EXERCISE INSTRUCTIONS: Output all of the data verbatim.

SOURCE DATA:
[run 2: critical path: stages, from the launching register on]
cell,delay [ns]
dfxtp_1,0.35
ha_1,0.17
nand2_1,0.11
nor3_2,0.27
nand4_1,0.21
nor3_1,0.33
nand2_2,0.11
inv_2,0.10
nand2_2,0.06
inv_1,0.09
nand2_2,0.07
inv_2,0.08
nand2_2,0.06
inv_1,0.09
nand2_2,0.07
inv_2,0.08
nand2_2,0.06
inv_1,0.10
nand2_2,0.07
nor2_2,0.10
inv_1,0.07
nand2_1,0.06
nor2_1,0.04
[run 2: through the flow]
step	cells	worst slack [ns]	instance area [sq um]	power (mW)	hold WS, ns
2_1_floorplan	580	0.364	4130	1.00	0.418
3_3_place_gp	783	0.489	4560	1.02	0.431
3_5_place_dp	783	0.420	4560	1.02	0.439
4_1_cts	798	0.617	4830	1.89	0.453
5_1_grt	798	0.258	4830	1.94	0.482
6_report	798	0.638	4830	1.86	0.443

RESPONSE FOR THIS EXERCISE:
[run 2: critical path: stages, from the launching register on]
cell,delay [ns]
dfxtp_1,0.35
ha_1,0.17
nand2_1,0.11
nor3_2,0.27
nand4_1,0.21
nor3_1,0.33
nand2_2,0.11
inv_2,0.10
nand2_2,0.06
inv_1,0.09
nand2_2,0.07
inv_2,0.08
nand2_2,0.06
inv_1,0.09
nand2_2,0.07
inv_2,0.08
nand2_2,0.06
inv_1,0.10
nand2_2,0.07
nor2_2,0.10
inv_1,0.07
nand2_1,0.06
nor2_1,0.04
[run 2: through the flow]
step	cells	worst slack [ns]	instance area [sq um]	power (mW)	hold WS, ns
2_1_floorplan	580	0.364	4130	1.00	0.418
3_3_place_gp	783	0.489	4560	1.02	0.431
3_5_place_dp	783	0.420	4560	1.02	0.439
4_1_cts	798	0.617	4830	1.89	0.453
5_1_grt	798	0.258	4830	1.94	0.482
6_report	798	0.638	4830	1.86	0.443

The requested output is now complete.